Slip–sliding away

Credit: GETTY

Wear and tear in biomedical implants and engineering devices are often reduced by boundary lubrication, in which the sliding surfaces are coated with a monomolecular layer of surfactants that creates a slip plane between the two surfaces. A team of researchers now proposes that in water, the slip plane is at the surfactant–surface interface, rather than the surfactant–surfactant interface as in air (W. H. Briscoe et al. Nature 444, 191–194; 2006). Jacob Klein and co-workers used a surface force apparatus to measure the normal and shearing forces between two mica surfaces covered by a cationic surfactant having a double alkyl chain. The cationic headgroups of the surfactant attach to the mica surfaces, leaving the alkyl chains extending into the space between the two surfaces. In water the forces were reduced by 99% compared with those in air. The authors suggest this is due to the hydration of the headgroups, swelling that region and facilitating their lateral motion on the surface — this then becomes the interface that is least resistant to shear. These findings could aid more specific design of boundary lubricant molecules for use in devices that can deteriorate due to friction.

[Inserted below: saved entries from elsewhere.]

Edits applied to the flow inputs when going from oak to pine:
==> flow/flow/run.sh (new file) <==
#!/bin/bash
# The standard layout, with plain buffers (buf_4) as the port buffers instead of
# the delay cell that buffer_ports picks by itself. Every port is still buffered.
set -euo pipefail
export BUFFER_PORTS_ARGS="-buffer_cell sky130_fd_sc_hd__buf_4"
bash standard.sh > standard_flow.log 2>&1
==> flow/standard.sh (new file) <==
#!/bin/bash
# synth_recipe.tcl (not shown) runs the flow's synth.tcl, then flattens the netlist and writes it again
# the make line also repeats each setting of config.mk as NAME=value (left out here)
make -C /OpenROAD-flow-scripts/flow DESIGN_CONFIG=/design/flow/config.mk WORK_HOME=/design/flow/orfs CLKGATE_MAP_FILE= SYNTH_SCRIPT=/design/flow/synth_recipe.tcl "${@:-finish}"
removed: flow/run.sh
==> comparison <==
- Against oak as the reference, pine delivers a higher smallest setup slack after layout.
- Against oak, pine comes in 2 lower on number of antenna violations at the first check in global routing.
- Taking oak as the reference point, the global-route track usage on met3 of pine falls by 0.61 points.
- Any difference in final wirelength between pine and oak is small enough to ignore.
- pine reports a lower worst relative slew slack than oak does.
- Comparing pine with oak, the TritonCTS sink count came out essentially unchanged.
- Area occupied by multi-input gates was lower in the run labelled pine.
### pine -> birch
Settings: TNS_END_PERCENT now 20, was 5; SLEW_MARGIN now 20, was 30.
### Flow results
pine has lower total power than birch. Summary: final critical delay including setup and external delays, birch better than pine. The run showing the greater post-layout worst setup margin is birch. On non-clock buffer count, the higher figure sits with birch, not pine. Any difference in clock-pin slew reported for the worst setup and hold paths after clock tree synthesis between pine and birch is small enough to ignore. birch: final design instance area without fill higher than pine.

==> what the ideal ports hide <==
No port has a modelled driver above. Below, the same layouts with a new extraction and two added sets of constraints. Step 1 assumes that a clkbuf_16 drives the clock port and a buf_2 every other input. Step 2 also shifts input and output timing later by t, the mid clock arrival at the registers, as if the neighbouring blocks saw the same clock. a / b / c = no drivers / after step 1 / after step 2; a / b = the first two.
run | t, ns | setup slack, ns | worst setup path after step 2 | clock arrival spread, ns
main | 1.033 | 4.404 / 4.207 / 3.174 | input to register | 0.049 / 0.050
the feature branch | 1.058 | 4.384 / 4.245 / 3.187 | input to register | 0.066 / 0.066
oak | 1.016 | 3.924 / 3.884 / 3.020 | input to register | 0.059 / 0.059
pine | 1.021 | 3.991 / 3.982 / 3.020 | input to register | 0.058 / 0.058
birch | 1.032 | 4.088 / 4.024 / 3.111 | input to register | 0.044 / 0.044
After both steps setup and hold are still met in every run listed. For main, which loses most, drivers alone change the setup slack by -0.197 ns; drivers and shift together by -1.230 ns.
This is an optimization exercise on Yosys and OpenROAD, whose aim is small area and a short achievable clock period, not a production implementation. At most, simulation tests tie the RTL to the original design; equivalence was not proved.

## old
==> flow/design.v <==
package cam_pkg;
  typedef enum logic [2:0] {
    OP_IDLE       = 3'd0,   
    OP_UPDATE_ALL = 3'd1,   
    OP_SEARCH     = 3'd2,   
    OP_UPDATE_ONE = 3'd3    
  } cam_op_t;
  localparam int LANES  = 16;   
  localparam int LANE_W = 32;   
  localparam int BEAT_W = LANES * LANE_W;
  typedef logic [LANE_W-1:0] lane_t;   
  typedef logic [BEAT_W-1:0] beat_t;   
  localparam lane_t TOPOLOGY_CODE    = 32'd4;     
  localparam lane_t UPDATE_DONE_CODE = 32'd100;   
endpackage
`timescale 1ns/1ns
module cam_control (
  input  logic         aclk,
  input  logic         areset,
  input  logic [2:0]   state,
  input  logic [31:0]  update_num,
  input  logic         s_tvalid,
  input  logic [31:0]  s_lo,
  output logic [3:0]   bank_we,
  output logic         srch_beat,
  output logic         done_pulse,
  output logic         echo_pulse
);
  logic [3:0] ptr;       
  logic       load_beat;
  logic       num_hi0;   
  logic       wrap;
  assign load_beat = s_tvalid && (state == 3'd1);
  assign srch_beat = s_tvalid && (state == 3'd2);
  assign echo_pulse = s_tvalid && (state == 3'd0) && (s_lo == 32'd4);
  assign num_hi0 = (update_num[27:2] == 26'd0);
  assign wrap = ptr[3] ||
                (num_hi0 && ((ptr[0] && update_num[1:0] == 2'd1) ||
                             (ptr[1] && update_num[1:0] == 2'd2) ||
                             (ptr[2] && update_num[1:0] == 2'd3)));
  always_ff @(posedge aclk) begin
    if (areset) begin
      ptr <= 4'b0001;
    end else if (load_beat) begin
      ptr <= wrap ? 4'b0001 : {ptr[2:0], 1'b0};
    end
  end
  assign bank_we    = {4{load_beat}} & ptr;
  assign done_pulse = load_beat && wrap;
endmodule
This is an optimization exercise on Yosys and OpenROAD, whose aim is small area and few clock cycles per item, not a production implementation.
In this exercise RTL edits were held to simulation tests only and were not proved equivalent to the original.
Power and IR drop assume default switching activity.

== v38 ==
==> flow/design.v (excerpt) <==
module stack_with_remove_by_value_unit #(
    parameter int unsigned DEPTH = stkrm_pkg::DEPTH_DEFAULT
) (
    input  logic                              aclk,
    input  logic                              aresetn,
    input  logic                              s_tvalid,
    output logic                              s_tready,
    input  logic [stkrm_pkg::S_TDATA_W-1:0]   s_tdata,
    output logic                              m_tvalid,
    input  logic                              m_tready,
    output logic [stkrm_pkg::M_TDATA_W-1:0]   m_tdata
);
Size in the first run: about 280 flip-flops, about 13000 sq um of cells after synthesis.
export LEC_CHECK = 0
export CAP_MARGIN = 20
export CORE_MARGIN = 2
export CORE_UTILIZATION = 30
export CTS_BUF_LIST = sky130_fd_sc_hd__clkbuf_8 sky130_fd_sc_hd__clkbuf_16
export CTS_CLUSTER_DIAMETER = 100
export CTS_CLUSTER_SIZE = 24
export GPL_TIMING_DRIVEN = 0
export SLEW_MARGIN = 20
export SYNTH_HIERARCHICAL = 1
export SYNTH_MINIMUM_KEEP_SIZE = 0
create_clock -name core_clock -period 3.2 [get_ports {aclk}]
standard.sh (not shown) runs the stock make flow with config.mk's settings and CLKGATE_MAP_FILE= SYNTH_SCRIPT=/design/flow/synth_recipe.tcl, a recipe that flattens the netlist after the stock synthesis.
==> flow/flow/run.sh <==
#!/bin/bash
# Own flow: the standard layout (standard.sh, unchanged synthesis and
# steps), except that the port buffers are plain buf_2 cells instead of the
# delay buffers buffer_ports picks by default. Every port still gets a buffer.
set -euo pipefail
export BUFFER_PORTS_ARGS="-buffer_cell sky130_fd_sc_hd__buf_2"
bash standard.sh finish > standard_flow.log 2>&1
Testbench counts of v38, summed over its fixed seeds: cycles 16,008, items 16,000.
Modified inputs, v42 compared to v38
==> flow/run.sh (new file) <==
#!/bin/bash
# synth_recipe.tcl (not shown) runs the flow's synth.tcl, then flattens the netlist and writes it again
# the make line also repeats each setting of config.mk as NAME=value (left out here)
make -C /OpenROAD-flow-scripts/flow DESIGN_CONFIG=/design/flow/config.mk WORK_HOME=/design/flow/orfs CLKGATE_MAP_FILE= SYNTH_SCRIPT=/design/flow/synth_recipe.tcl finish
diff --git a/flow/config.mk b/flow/config.mk
--- a/flow/config.mk
+++ b/flow/config.mk
@@ -9,7 +9,4 @@
 export CORE_MARGIN = 2
 export CORE_UTILIZATION = 30
-export CTS_BUF_LIST = sky130_fd_sc_hd__clkbuf_8 sky130_fd_sc_hd__clkbuf_16
-export CTS_CLUSTER_DIAMETER = 100
-export CTS_CLUSTER_SIZE = 24
 export GPL_TIMING_DRIVEN = 0
 export SLEW_MARGIN = 20
removed: flow/flow/run.sh
removed: flow/standard.sh
==> run notes <==
v42 went all the way through synthesis, placement and routing and the layout is clean on timing, DRC and antenna.
From v38 to v42, effective utilization at floorplan did not move at all.
Weighted congestion reported at the end of routability-driven placement (lower): v42
Of v38 and v42, the run reporting the higher synthesis-to-layout area growth was v42.
Diff v38 -> v42 | critical path data required time | increase of 30 ps
Diff v38 and v42: number of clock-tree buffers in the layout lower in v38
Relative to v42, the following input files were edited for v48:
diff --git a/flow/config.mk b/flow/config.mk
--- a/flow/config.mk
+++ b/flow/config.mk
@@ -9,4 +9,6 @@
 export CORE_MARGIN = 2
 export CORE_UTILIZATION = 30
+export CTS_CLUSTER_DIAMETER = 100
+export CTS_CLUSTER_SIZE = 24
 export GPL_TIMING_DRIVEN = 0
 export SLEW_MARGIN = 20
Findings:
- No stage failed in v48, and the final checks on the layout all came back clean.
- v42 -> v48: area occupied by multi-input gates flat
- Higher area growth from synthesis to layout among v48 and v42: v42
- Going from v42 to v48, the part of the total power dissipated in the clock network was found to have gone down by 8.4 points.
- Post-route standard cell area excluding fillers was lower in v48 than in v42.
- Looking only at share of total power in combinational logic, and setting everything else aside, the higher value of v48 and v42 goes to v48.
- Diff v48..v42 | worst hold slack | negligible
- Changes observed in v48 relative to v42: via count did not really move; routed wire length went up.
- Compared with v42, v48 has less setup slack.
- Changes observed in v48 relative to v42: proportion of power drawn by flip-flops and latches went up 5.1 points, part of the cycle the worst path needs went up 2.9 points.

[re-timing with driven ports]
How much do the figures lean on ideal ports? The routed layouts below were timed once more, with nothing changed but the port constraints. Step 1 (the two cells are an assumption about what drives the block):
set clk [get_ports {aclk}]
set_driving_cell -lib_cell sky130_fd_sc_hd__clkbuf_16 $clk
set_driving_cell -lib_cell sky130_fd_sc_hd__buf_2 [delete_from_list [all_inputs] $clk]
Step 2, shift: input delay + t, output delay - t, t = (earliest + latest rising clock arrival at the registers) / 2. This alone moves slack from input paths to output paths. Three values: ideal, step 1, step 2; two values: the first two.
run	t (ns)	slack for setup (ns)	slew at the worst register clock pin (ns)	worst slew at a driven data input, ns
v38	0.556	0.137 / 0.137 / -0.223	0.11 / 0.11	0.05
v42	0.607	0.147 / 0.162 / -0.440	0.06 / 0.06	0.05
v48	0.549	0.053 / 0.079 / -0.470	0.10 / 0.10	0.05
Met with ideal ports but missed after step 2: setup timing in every run listed. The setup slack of v42, which loses most, moves by +0.015 ns with the drivers and by -0.587 ns with both steps.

Surface plasmons jump through hoops

Surface plasmon polaritons (SPPs) — electromagnetic waves at the surface of a metal — have seen a significant surge of interest based on their ability to localize optical fields at length scales much smaller than their wavelength. However, their use is limited to wavelengths near the plasmon frequency of the metal, which typically lies in the ultraviolet region and it has been difficult to extend the use of SPPs to other wavelengths. In particular, there is significant interest to use this technology at long wavelengths such as terahertz, where guiding light is a difficult task. Now, Stefan Maier and colleagues propose an ingenious technique to extend surface plasmon technology to almost arbitrary wavelengths (Phys. Rev. Lett. 97, 176805; 2006). In their approach, a cylindrical wire is periodically structured with radial grooves. The periodic structures, matched to the desired wavelength, lead to localization of the optical field at the surface of the wire. In their calculations, Maier and colleagues show that these structures can be used for waveguiding as well as focusing.

Shrinking nanotubes

The physical properties of carbon nanotubes strongly depend on their dimensions with obvious technological consequences for a wide variety of nanoscale devices including transistors, actuators and sensors. However, current preparation methods cannot reliably control nanotube diameter, thereby preventing the predictable fabrication process of these devices. Alex Zettl and colleagues now report on a way to controllably alter the diameter of an individual carbon nanotube (Nano Lett. doi:10.1021/nl061671j; 2006). This is achieved by combining defect formation via electron irradiation with simultaneous electromigration in vacuum causing the formation of high-quality nanotubes of successively smaller diameter. The formation process observed by transmission electron microscopy can be stopped at any diameter down to 1 nm, below which the inner wall of the tube finally breaks. Electronic transport measurements show clear dependence of conductance on nanotube geometry. The authors believe that such characteristics could serve as templates for single molecule electronics.

Microgels with a twist

Researchers in the US have succeeded in combining light, heat and pH responsiveness in a poly(N-isopropylacrylamide) microgel, by linking a photochromic moiety called spiropyran to its amide groups (A. Garcia et al. Langmuir doi:10.1021/la061632n; 2006). Spiropyrans are clever little molecules. Their chemical structure contains two rings joined by a shared carbon atom, whose bonds are therefore rather strained. On irradiation with ultraviolet light, one of these bonds snaps, opening up one ring so that the whole molecule becomes more extended. By cycling between dark, ultraviolet and visible irradiation, the process is made reversible, and the authors have exploited this in order to change the volume of the microgel particles. These particles are made from a copolymer that is thermosensitive so the volume can also be adjusted by heating or cooling the material. In the extended form, the molecule is hydrophilic and can become positively charged if the pH is lowered. The authors suggest that this can be used to control the hydration of microgels. Moreover, the copolymer itself has pH-sensitive moieties that cause the particles to shrink or swell at high or low pH values, respectively.

Tiny hand with tight grip

Credit: Copyright (2006) AIP

Yen-Wen Lu and Chang-Jin Kim from the University of California in Los Angeles have built a micromechanical device on a submillimetre scale that imitates the functions of a hand (Appl. Phys. Lett. 89, 16410; 2006). The four mini-fingers are fabricated by lithographically defining six phalanges on a silicon wafer. Polymer inflatable balloons deposited on the phalanges pose as the muscles: when they are inflated they shorten the distance between the phalanges, resulting in flexion of the fingers, as shown in the figure (deflation results in extension). Besides reproducing the basic motion of a human hand, the researchers demonstrated the possibility of grabbing and manipulating biological systems of submillimetre dimensions. This is not the first time that a microelectromechanical device with complex functions has been developed. However, the fabrication from a single block of material makes this one particularly strong. In addition, because the microhand is inert to the surroundings, it can operate in air or water environments, making it a promising tool for biological applications.